I took the 2 new 10# bumper plates this morning to play it again sports to see if there were any bars there they would fit on. the 10# plates seem to have the smallest hole so I figured if I can't find a bar to fit them there is a real problem. They had 4 bars there and I was able to get one of the plates to fit one side of one of them. Neither would fit on any of the others. I sent an email to the againfaster.com customer service representative and they have put an order together with replacement plates for all those that do not fit. we shall see when they come in if they fit on my bars. At least they are trying to make it right, I thought for a while they were going to just say it is the bar.

Wednesday, May 1, 2013

Night Workout

It has been a while since I have done a workout in the evening but since we did not do one this morning I was kind of feeling like I wanted to tonight. We warmed up with 2 rounds:

  • 200 meter run
  • 15 plate hug squats (15/10)
  • 15 PVC arm circles
  • 30 jump rope singles
We then did the workout which was 3 rounds:

  • 30 squat cleans (95/65)
  • 30 pull-ups
  • 800 meter run
I completed this is 35:00 with 65# and did jumping pull-ups. Sarah did 2 half rounds in something like 40+. This is a hero WOD named Badger in honor of Navy SEAL Chief Petty Officer Mark Carter who was killed in Iraq on 11 December, 2007.

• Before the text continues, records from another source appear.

==> job 2797: inputs <==
==> flow/design.v (excerpt) <==
module uart_edge_detection (
    input logic clk,           
    input logic rst_n,         
    input logic uart_rx,       
    output logic uart_tx,      
    output logic led_rx,       
    output logic led_tx,       
    output logic data_ready    
);
==> flow/config.mk <==
export PLATFORM = sky130hd
export DESIGN_NAME = uart_edge_detection
export DESIGN_NICKNAME = uart_edge_detection
export VERILOG_FILES = /design/flow/design.v
export SDC_FILE = /design/flow/constraint.sdc
export NUM_CORES = 4
export LEC_CHECK = 0
export ABC_AREA = 1
export CAP_MARGIN = 15
export CORE_ASPECT_RATIO = 0.69
export CORE_MARGIN = 2
export CORE_UTILIZATION = 72
export CTS_CLUSTER_DIAMETER = 188
export CTS_CLUSTER_SIZE = 99
export PLACE_DENSITY = 0.38
export SLEW_MARGIN = 20
export TNS_END_PERCENT = 20
==> flow/constraint.sdc <==
create_clock -name core_clock -period 11.9 [get_ports {clk}]
set_input_delay 2.3800 -clock core_clock [delete_from_list [all_inputs] [get_ports {clk}]]
set_output_delay 2.3800 -clock core_clock [all_outputs]
set_load 0.01 [all_outputs]
run.sh (not shown) runs the stock make flow with config.mk's settings and CLKGATE_MAP_FILE=.
==> inputs of job 273, as changes to job 2797 <==
Settings changed: ABC_AREA 1 to not set, CAP_MARGIN 15 to 20, CORE_ASPECT_RATIO 0.69 to not set, CTS_CLUSTER_DIAMETER 188 to not set, CTS_CLUSTER_SIZE 99 to 10, SETUP_SLACK_MARGIN set to 0.76, TNS_END_PERCENT 20 to not set.
==> flow/constraint.sdc (replaced) <==
create_clock -name core_clock -period 3.19 [get_ports {clk}]
set_input_delay 0.6380 -clock core_clock [delete_from_list [all_inputs] [get_ports {clk}]]
set_output_delay 0.6380 -clock core_clock [all_outputs]
set_load 0.01 [all_outputs]
==> results <==
quantity                                                                    job 273                        job 2797
Overall die area                                                        18620 sq um                     18770 sq um
Outcome                                                    timing/DRC/antenna clean        timing/DRC/antenna clean
Combined flip-flop and latch cell area                                   4800 sq um                      4797 sq um
Clock buffer and inverter area fraction after layout                        0.03718                         0.04393
Post-CTS setup-driven buffer insertion count                                     61                               0
Routed vias                                                                    9364                            9046
Share of total power in sequential cells                                      0.529                           0.524
Setup repair after global routing missed its margin                             yes                              no
Proportion of cell area occupied by registers                                0.3271                          0.3539
Worst reg2reg endpoint                                conv_result[7][0]$_DFFE_PN0P_  conv_result[10][0]$_DFFE_PN0P_
Wirelength per Cell                                                   20.03 microns                   18.57 microns
Die extent in y                                                       136.5 microns                   114.4 microns
CP endpoint                                           conv_result[7][0]$_DFFE_PN0P_                         uart_tx
Mux frac, synth                                                            0.004951                       0.0008850
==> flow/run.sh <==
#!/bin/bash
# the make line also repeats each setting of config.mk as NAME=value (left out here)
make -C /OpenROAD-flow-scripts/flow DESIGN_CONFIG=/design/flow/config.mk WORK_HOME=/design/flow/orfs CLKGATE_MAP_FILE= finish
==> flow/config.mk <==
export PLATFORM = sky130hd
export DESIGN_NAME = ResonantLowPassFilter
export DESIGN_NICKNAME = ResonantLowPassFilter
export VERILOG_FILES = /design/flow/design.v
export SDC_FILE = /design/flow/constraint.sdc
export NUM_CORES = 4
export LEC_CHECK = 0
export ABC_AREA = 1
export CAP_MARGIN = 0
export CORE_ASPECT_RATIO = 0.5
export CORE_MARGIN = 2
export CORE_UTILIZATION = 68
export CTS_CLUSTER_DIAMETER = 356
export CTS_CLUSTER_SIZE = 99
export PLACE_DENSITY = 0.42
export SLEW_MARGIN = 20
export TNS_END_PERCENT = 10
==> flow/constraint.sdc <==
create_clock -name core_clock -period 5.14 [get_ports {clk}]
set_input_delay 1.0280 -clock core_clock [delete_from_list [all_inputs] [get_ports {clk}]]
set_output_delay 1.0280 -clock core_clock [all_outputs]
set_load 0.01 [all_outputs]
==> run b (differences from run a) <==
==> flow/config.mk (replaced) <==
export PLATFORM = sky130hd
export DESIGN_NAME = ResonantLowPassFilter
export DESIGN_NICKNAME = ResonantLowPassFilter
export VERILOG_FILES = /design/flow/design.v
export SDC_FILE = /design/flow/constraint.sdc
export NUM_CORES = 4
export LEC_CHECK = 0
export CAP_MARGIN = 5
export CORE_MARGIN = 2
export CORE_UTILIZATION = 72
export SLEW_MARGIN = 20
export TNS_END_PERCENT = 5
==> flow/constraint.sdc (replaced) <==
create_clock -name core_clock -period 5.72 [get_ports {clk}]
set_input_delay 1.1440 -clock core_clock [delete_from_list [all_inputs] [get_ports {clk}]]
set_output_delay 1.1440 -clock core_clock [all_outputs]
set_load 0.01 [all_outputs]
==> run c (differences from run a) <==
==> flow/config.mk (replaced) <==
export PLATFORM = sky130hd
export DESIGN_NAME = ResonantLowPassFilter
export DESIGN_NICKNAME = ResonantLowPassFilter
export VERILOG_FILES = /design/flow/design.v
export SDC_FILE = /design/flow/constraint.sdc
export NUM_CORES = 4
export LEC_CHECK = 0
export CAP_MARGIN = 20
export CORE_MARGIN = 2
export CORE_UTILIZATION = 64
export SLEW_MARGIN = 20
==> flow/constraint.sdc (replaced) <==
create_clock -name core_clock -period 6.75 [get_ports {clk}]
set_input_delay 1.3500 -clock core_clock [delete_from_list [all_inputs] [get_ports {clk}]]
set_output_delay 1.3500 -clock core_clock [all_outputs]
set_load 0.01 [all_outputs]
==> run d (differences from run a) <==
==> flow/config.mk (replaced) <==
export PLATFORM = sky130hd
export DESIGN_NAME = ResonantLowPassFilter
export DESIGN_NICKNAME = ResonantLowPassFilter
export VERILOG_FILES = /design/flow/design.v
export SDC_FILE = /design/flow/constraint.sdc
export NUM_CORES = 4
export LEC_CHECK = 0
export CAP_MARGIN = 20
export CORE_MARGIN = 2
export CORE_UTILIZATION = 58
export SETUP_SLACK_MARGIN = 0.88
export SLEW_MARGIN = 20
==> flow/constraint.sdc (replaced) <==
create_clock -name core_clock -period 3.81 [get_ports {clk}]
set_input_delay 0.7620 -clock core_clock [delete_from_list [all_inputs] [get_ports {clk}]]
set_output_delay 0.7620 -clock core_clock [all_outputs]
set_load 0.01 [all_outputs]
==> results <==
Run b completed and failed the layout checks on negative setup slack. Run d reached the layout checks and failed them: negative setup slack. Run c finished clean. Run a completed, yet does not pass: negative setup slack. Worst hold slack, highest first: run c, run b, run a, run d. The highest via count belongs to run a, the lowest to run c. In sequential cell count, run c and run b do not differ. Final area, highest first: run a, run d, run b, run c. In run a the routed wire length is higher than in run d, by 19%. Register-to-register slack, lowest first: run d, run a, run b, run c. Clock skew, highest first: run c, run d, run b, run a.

Still waiting on word on getting the bumper plates taken care of. Will let you know.

Tuesday Yoga

The MIL was staying at the house in the basement last night so I did not want to get up and work out down there at 0530 and wake her up. Instead I went to a 1 1/4 hour yoga class. It was very good and I think I will try to keep adding in some stretching and yoga on a regular basis. We might still do a workout tonight, I will let you know. This is one of the reasons doing this at home instead of the gym is appealing, if I can't get to the gym I am stuck but at home I can do the workout any time. I am still working with AgainFaster to try to get these bumper plates taken care of. They asked for pictures of all the plates that won't fit. I went home and set up both bars, we have a 6' and a 7' bar, and tried every plate on every position. Turns out that only the 15# plates fit everywhere. Some of the plates fit one bar and some neither but none fit all the positions. The customer service rep from AgainFaster is now asking if I have a way to measure the inside diameter of the plates. I am looking for some calipers but not having much luck. They also asked me what type of bars I have so I suspect they are thinking it is a problem with the bar not the plates. Seems to me that they are probably both off a bit since the 15# plates seem to fit no problem. My bars are both CAP bars which are not great but it seems that if they can ship some bumpers that fit they should be able to ship all bumpers that fit. alternatively, if this is a known issue they should let you know that on their site before you make the purchase, i.e. tell you they are not guaranteed to fit if you don't use their bar. The problem at this point is I can't use them. The bumpers also have a pretty strong rubber/chemical smell and they seem to leave a good bit of black on my hands when I handle them. I am not sure what that is about but not sure I like it.